TSAI, KE WEI 蔡可威

  • Sympathetic Ophthalmia after Maxillofacial and Orbital Floor Surgery: a case report

    Objective: 
    Sympathetic ophthalmia (SO) is a rare bilateral panuveitis that occurs almost inclusively following open globe injury. Incidence rate of SO was 33 per 100,000 person-years, and 90% of the cases occur within 1 year. The pathophysiology of SO is thought to be related to traumatic or surgical disruption of the blood-retinal barrier causing exposed of ocular antigens to the systemic immune system which leads to activation of T-cel mediated reaction against the normal ocular structure of sympathizing eye. Common symptoms of SO include vision loss, pain, floaters, metamorphopsia, and photophobia in the affected eye. 

    Material and Methods
    We present a 31-year-old man who sustained blunt injury to the right eye during a traffic accident. Lower lid laceration, zygomaticomaxillary complex and orbital floor fracture, and globe rupture was diagnosed initially.

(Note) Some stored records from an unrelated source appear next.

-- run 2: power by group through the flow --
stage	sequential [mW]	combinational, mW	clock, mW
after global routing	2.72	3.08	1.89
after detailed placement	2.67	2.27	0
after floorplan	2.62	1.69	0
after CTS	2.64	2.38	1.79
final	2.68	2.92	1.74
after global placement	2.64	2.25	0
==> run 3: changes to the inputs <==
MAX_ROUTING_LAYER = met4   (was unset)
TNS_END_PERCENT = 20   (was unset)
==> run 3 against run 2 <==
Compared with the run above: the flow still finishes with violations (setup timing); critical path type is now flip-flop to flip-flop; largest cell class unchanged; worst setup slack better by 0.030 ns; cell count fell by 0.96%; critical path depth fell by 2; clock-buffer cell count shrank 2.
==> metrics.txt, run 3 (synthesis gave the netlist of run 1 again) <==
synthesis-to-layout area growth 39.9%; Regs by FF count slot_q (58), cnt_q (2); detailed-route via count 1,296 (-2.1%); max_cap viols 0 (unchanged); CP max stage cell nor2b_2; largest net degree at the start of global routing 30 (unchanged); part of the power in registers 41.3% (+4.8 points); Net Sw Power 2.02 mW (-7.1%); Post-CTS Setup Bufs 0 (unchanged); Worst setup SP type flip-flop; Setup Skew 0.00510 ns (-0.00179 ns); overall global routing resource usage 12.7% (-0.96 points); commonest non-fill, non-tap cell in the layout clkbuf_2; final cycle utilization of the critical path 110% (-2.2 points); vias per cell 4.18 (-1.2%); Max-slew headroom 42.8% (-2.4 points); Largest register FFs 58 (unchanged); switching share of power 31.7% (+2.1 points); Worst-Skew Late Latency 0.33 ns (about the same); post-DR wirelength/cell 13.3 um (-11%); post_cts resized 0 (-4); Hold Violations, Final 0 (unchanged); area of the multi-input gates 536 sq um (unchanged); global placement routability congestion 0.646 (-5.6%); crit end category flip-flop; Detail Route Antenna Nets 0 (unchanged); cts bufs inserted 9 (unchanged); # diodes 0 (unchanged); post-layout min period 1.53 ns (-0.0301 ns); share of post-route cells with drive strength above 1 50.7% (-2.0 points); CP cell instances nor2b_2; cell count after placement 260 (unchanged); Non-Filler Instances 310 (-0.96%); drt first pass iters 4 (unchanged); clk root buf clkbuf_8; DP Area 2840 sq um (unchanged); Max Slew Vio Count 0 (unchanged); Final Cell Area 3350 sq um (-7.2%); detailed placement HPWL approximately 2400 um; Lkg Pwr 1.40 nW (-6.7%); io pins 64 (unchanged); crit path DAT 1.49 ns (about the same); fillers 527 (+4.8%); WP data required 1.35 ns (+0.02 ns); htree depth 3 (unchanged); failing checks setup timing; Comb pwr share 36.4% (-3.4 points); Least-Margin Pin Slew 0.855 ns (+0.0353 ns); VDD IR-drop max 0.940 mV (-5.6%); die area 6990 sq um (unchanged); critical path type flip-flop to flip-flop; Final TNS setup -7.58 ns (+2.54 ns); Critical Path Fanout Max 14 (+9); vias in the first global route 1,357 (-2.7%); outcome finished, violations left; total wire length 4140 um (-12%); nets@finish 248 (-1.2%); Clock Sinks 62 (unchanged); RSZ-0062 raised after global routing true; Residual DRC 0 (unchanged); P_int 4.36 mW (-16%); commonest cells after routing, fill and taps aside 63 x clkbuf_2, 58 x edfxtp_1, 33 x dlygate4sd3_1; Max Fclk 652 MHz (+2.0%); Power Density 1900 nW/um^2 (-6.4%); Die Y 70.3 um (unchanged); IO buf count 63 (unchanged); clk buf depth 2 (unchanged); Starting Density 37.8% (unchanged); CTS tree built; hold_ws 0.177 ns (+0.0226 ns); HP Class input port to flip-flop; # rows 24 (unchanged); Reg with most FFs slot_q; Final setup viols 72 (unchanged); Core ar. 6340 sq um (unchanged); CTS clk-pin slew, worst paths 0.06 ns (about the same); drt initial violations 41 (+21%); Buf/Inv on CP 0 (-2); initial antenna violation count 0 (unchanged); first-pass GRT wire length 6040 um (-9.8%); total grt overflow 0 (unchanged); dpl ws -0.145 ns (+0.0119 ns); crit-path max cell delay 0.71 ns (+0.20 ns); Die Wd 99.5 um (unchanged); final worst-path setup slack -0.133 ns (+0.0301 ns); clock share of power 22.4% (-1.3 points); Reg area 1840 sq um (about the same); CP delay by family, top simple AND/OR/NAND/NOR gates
[src/rtl/greedy_line_justifier.sv]
// Channel   Dir  Handshake                     Payload
// s_axis    in   s_axis_tvalid/s_axis_tready   tdata: word_length; tlast: final_word
// m_axis    out  m_axis_tvalid/m_axis_tready   tdata: placed_length, lead_spaces,
//                                              trail_spaces; tuser: line_end;
//                                              tlast: run_last
// cfg       in   cfg_valid/cfg_ready           cfg_data: line_width
//
// A word that only joins the pending line is written to the memory while the
// sequencer stays idle. A word that closes a line runs the gap divider when the
// line has two or more words, then a memory read step and an output load step
// per emitted word, since the memory has a single read port; a final word also
// sends out the last line. Reset leaves an empty line 32 columns wide and the
// memory uncleared. A stalled output holds the sequencer in its load step.

module greedy_line_justifier (
    input  logic        clk,
    input  logic        rst_n,

    input  logic        s_axis_tvalid,
    output logic        s_axis_tready,
    input  logic [7:0]  s_axis_tdata,   // [5:0] word_length, [7:6] zero
    input  logic        s_axis_tlast,   // final_word

    output logic        m_axis_tvalid,
    input  logic        m_axis_tready,
    output logic [15:0] m_axis_tdata,   // [5:0] placed_length, [10:6] lead_spaces,
                                        // [15:11] trail_spaces
    output logic        m_axis_tuser,   // line_end
    output logic        m_axis_tlast,   // run_last

    input  logic        cfg_valid,
    output logic        cfg_ready,
    input  logic [5:0]  cfg_data        // line_width
);

    localparam int LEN_W      = glj_pkg::LEN_W;
    localparam int SPC_W      = glj_pkg::SPC_W;
    localparam int CNT_W      = glj_pkg::CNT_W;
    localparam int IDX_W      = glj_pkg::IDX_W;
    localparam int FIT_W      = glj_pkg::FIT_W;
    localparam int PEND_DEPTH = glj_pkg::PEND_DEPTH;

    // Configured width and the pending line's state.
    logic [LEN_W-1:0]        width_reg, width_next;
    logic [CNT_W-1:0]        count_reg, count_next;
    logic [LEN_W-1:0]        space_reg, space_next;
    logic signed [FIT_W-1:0] fit_reg,   fit_next;

    // Emission sequencer.
    glj_pkg::state_t         state_reg, state_next;
    glj_pkg::emit_mode_t     mode_reg,  mode_next;
    logic [CNT_W-1:0]        n_reg,     n_next;
    logic [IDX_W-1:0]        idx_reg,   idx_next;
    logic [SPC_W-1:0]        pad_reg,   pad_next;
    logic                    pend_last_reg, pend_last_next;
    logic [LEN_W-1:0]        new_len_reg,   new_len_next;
    logic [SPC_W-1:0]        last_pad_reg,  last_pad_next;

    // Output register.
    logic                    m_valid_reg, m_valid_next;
    logic [LEN_W-1:0]        m_len_reg,   m_len_next;
    logic [SPC_W-1:0]        m_lead_reg,  m_lead_next;
    logic [SPC_W-1:0]        m_trail_reg, m_trail_next;
    logic                    m_end_reg,   m_end_next;
    logic                    m_last_reg,  m_last_next;

    // Pending-length memory, one write and one registered read per cycle.
    logic [LEN_W-1:0]        mem [PEND_DEPTH];
    logic [LEN_W-1:0]        rdata_reg;
    logic                    wr_en;
    logic [IDX_W-1:0]        wr_addr;
    logic [LEN_W-1:0]        wr_data;

    logic                    accept;
    logic                    out_free;
    logic [LEN_W-1:0]        weff;
    logic [LEN_W-1:0]        len_c;
    logic                    fits;
    logic [LEN_W-1:0]        space_fit;
    logic [CNT_W-1:0]        count_inc;
    logic [LEN_W-1:0]        space_new_line;
    logic                    word_last;
    logic                    div_start;
    glj_pkg::div_res_t       div_res;

    assign s_axis_tready = (state_reg == glj_pkg::S_IDLE);
    assign accept        = s_axis_tvalid && s_axis_tready;
    assign cfg_ready     = 1'b1;
    assign out_free      = !m_valid_reg || m_axis_tready;

    assign weff           = glj_pkg::eff_width(width_reg);
    assign len_c          = glj_pkg::clamp_len(s_axis_tdata[LEN_W-1:0], weff);
    assign fits           = (count_reg < CNT_W'(PEND_DEPTH)) &&
                            ($signed({1'b0, len_c}) <= fit_reg);
    assign space_fit      = space_reg - len_c;
    assign count_inc      = count_reg + CNT_W'(1);
    assign space_new_line = weff - len_c;
    assign word_last      = (CNT_W'(idx_reg) == (n_reg - CNT_W'(1)));

    // The gaps of a full line are its leftover columns split over n-1 places.
    assign div_start = accept && !fits && (count_reg > CNT_W'(1));

    glj_div u_div (
        .clk      (clk),
        .rst_n    (rst_n),
        .start    (div_start),
        .dividend (space_reg),
        .divisor  (IDX_W'(count_reg - CNT_W'(1))),
        .res      (div_res)
    );

    always_comb
    begin
        width_next     = width_reg;
        count_next     = count_reg;
        space_next     = space_reg;
        fit_next       = fit_reg;
        state_next     = state_reg;
        mode_next      = mode_reg;
        n_next         = n_reg;
        idx_next       = idx_reg;
        pad_next       = pad_reg;
        pend_last_next = pend_last_reg;
        new_len_next   = new_len_reg;
        last_pad_next  = last_pad_reg;
        m_valid_next   = m_valid_reg && !m_axis_tready;
        m_len_next     = m_len_reg;
        m_lead_next    = m_lead_reg;
        m_trail_next   = m_trail_reg;
        m_end_next     = m_end_reg;
        m_last_next    = m_last_reg;
        wr_en          = 1'b0;
        wr_addr        = '0;
        wr_data        = len_c;

        // A new width takes effect at once only while no line is pending.
        if (cfg_valid)
        begin
            width_next = cfg_data;
            if (count_reg == '0)
            begin
                space_next = glj_pkg::eff_width(cfg_data);
                fit_next   = $signed({1'b0, glj_pkg::eff_width(cfg_data)});
            end
        end

        unique case (state_reg)
            glj_pkg::S_IDLE:
            begin
                if (accept)
                begin
                    idx_next = '0;
                    if (fits)
                    begin
                        wr_en   = 1'b1;
                        wr_addr = count_reg[IDX_W-1:0];
                        if (s_axis_tlast)
                        begin
                            // Word joins the line, and the whole line goes out
                            // as the last line with single spaces.
                            mode_next  = glj_pkg::MODE_LAST;
                            n_next     = count_inc;
                            pad_next   = SPC_W'(space_fit - LEN_W'(count_reg));
                            state_next = glj_pkg::S_READ;
                            count_next = '0;
                            space_next = weff;
                            fit_next   = $signed({1'b0, weff});
                        end
                        else
                        begin
                            count_next = count_inc;
                            space_next = space_fit;
                            fit_next   = $signed({1'b0, space_fit}) -
                                         $signed(FIT_W'(count_inc));
                        end
                    end
                    else
                    begin
                        // Word does not fit: justify the pending line first,
                        // then the word opens the next line.
                        mode_next      = glj_pkg::MODE_FULL;
                        n_next         = count_reg;
                        pad_next       = (count_reg == CNT_W'(1)) ? SPC_W'(space_reg) : '0;
                        new_len_next   = len_c;
                        pend_last_next = s_axis_tlast;
                        last_pad_next  = SPC_W'(space_new_line);
                        state_next     = div_start ? glj_pkg::S_DIV : glj_pkg::S_READ;
                        if (s_axis_tlast)
                        begin
                            count_next = '0;
                            space_next = weff;
                            fit_next   = $signed({1'b0, weff});
                        end
                        else
                        begin
                            count_next = CNT_W'(1);
                            space_next = space_new_line;
                            fit_next   = $signed({1'b0, space_new_line}) -
                                         $signed(FIT_W'(1));
                        end
                    end
                end
            end
            glj_pkg::S_DIV:
            begin
                if (div_res.done)
                begin
                    state_next = glj_pkg::S_READ;
                end
            end
            glj_pkg::S_READ:
            begin
                state_next = glj_pkg::S_LOAD;
            end
            glj_pkg::S_LOAD:
            begin
                if (out_free)
                begin
                    m_valid_next = 1'b1;
                    m_len_next   = rdata_reg;
                    m_end_next   = word_last;
                    m_trail_next = word_last ? pad_reg : '0;
                    m_last_next  = word_last &&
                                   !(mode_reg == glj_pkg::MODE_FULL && pend_last_reg);
                    if (idx_reg == '0)
                    begin
                        m_lead_next = '0;
                    end
                    else if (mode_reg == glj_pkg::MODE_LAST)
                    begin
                        m_lead_next = SPC_W'(1);
                    end
                    else
                    begin
                        // Leftmost gaps take one extra space each for the remainder.
                        m_lead_next = SPC_W'(div_res.quot) +
                                      SPC_W'(idx_reg <= div_res.rem);
                    end

                    if (word_last)
                    begin
                        if (mode_reg == glj_pkg::MODE_FULL)
                        begin
                            // The word that did not fit becomes entry zero.
                            wr_en   = 1'b1;
                            wr_addr = '0;
                            wr_data = new_len_reg;
                        end
                        if (mode_reg == glj_pkg::MODE_FULL && pend_last_reg)
                        begin
                            mode_next      = glj_pkg::MODE_LAST;
                            n_next         = CNT_W'(1);
                            pad_next       = last_pad_reg;
                            idx_next       = '0;
                            pend_last_next = 1'b0;
                            state_next     = glj_pkg::S_READ;
                        end
                        else
                        begin
                            state_next = glj_pkg::S_IDLE;
                        end
                    end
                    else
                    begin
                        idx_next   = idx_reg + IDX_W'(1);
                        state_next = glj_pkg::S_READ;
                    end
                end
            end
            default:
            begin
                state_next = glj_pkg::S_IDLE;
            end
        endcase
    end

    always_ff @(posedge clk or negedge rst_n)
    begin
        if (!rst_n)
        begin
            width_reg     <= LEN_W'(glj_pkg::WIDTH_RESET);
            count_reg     <= '0;
            space_reg     <= LEN_W'(glj_pkg::WIDTH_RESET);
            fit_reg       <= FIT_W'(glj_pkg::WIDTH_RESET);
            state_reg     <= glj_pkg::S_IDLE;
            mode_reg      <= glj_pkg::MODE_FULL;
            n_reg         <= '0;
            idx_reg       <= '0;
            pend_last_reg <= 1'b0;
            m_valid_reg   <= 1'b0;
        end
        else
        begin
            width_reg     <= width_next;
            count_reg     <= count_next;
            space_reg     <= space_next;
            fit_reg       <= fit_next;
            state_reg     <= state_next;
            mode_reg      <= mode_next;
            n_reg         <= n_next;
            idx_reg       <= idx_next;
            pend_last_reg <= pend_last_next;
            m_valid_reg   <= m_valid_next;
        end
    end

    always_ff @(posedge clk)
    begin
        pad_reg      <= pad_next;
        new_len_reg  <= new_len_next;
        last_pad_reg <= last_pad_next;
        m_len_reg    <= m_len_next;
        m_lead_reg   <= m_lead_next;
        m_trail_reg  <= m_trail_next;
        m_end_reg    <= m_end_next;
        m_last_reg   <= m_last_next;
    end

    always_ff @(posedge clk)
    begin
        if (wr_en)
        begin
            mem[wr_addr] <= wr_data;
        end
        if (state_reg == glj_pkg::S_READ)
        begin
            rdata_reg <= mem[idx_reg];
        end
    end

    assign m_axis_tvalid = m_valid_reg;
    assign m_axis_tdata  = {m_trail_reg, m_lead_reg, m_len_reg};
    assign m_axis_tuser  = m_end_reg;
    assign m_axis_tlast  = m_last_reg;

    // The pending line never holds more words than the memory has entries.
    ap_count_bound: assert property (@(posedge clk) disable iff (!rst_n)
        count_reg <= CNT_W'(PEND_DEPTH))
        else $error("pending word count exceeds memory depth");

    // On a nonempty line the fit limit tracks free columns minus needed gaps.
    ap_fit_track: assert property (@(posedge clk) disable iff (!rst_n)
        (count_reg != '0) |->
            (fit_reg == ($signed({1'b0, space_reg}) - $signed(FIT_W'(count_reg)))))
        else $error("fit limit out of step with pending line");

    // A new output word appears only from the load step of the sequencer.
    ap_out_source: assert property (@(posedge clk) disable iff (!rst_n)
        $rose(m_axis_tvalid) |-> $past(state_reg == glj_pkg::S_LOAD))
        else $error("output word loaded outside the load step");

endmodule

Initial management was performed at a nearby medial center including sclera repair and wound debridement with repair. The right eye failed to regain vision. One month later, the patient presented at our out-patient department for management of the zygomaticomaxillary complex and orbital floor fracture.
    Open reduction, internal fixation, tarsorrhaphy, and full-thickness skin grafting to the lower eye lid was performed.
    However, the patient had a sudden painless decrease of left eye visual acuity (from 1.0 to 0.3) on the post-operative day 3. Emergent consultation of ophthalmologist was arranged. Slit lamp examination disclosed aqueous flare, optic disc hyperemia, and macular edema. Optical coherence tomography(OCT) was performed and disclosed lobulated sub-retinal fluid with bacillary layer detachment.

    Results:
    Sympathetic ophthalmia was impressed and intravenous pulse therapy of methylprednisolone 1g per day was initiated followed by oral immunosuppressant of Azathioprine(AZA). After medical treatment, visual acuity of the patient improved from 0.3 to 0.7 after 6 months follow-up.

    Conclusions: 
    This is this first reported patient of sympathetic ophthalmia (SO) in our department over the past 30 years. Although SO is rare, it poses a devastating health concern to the patient due to the possibility of bilateral vision loss. Sufficient explanation before open reduction internal fixation of orbital floor fracture is important when the patient had history of globe rupture. Prophylactic enucleation of the exciting eye is controversial. Steroid pulse therapy and immunosuppressant is the main stay if treatment for SO with fair prognosis if managed timely.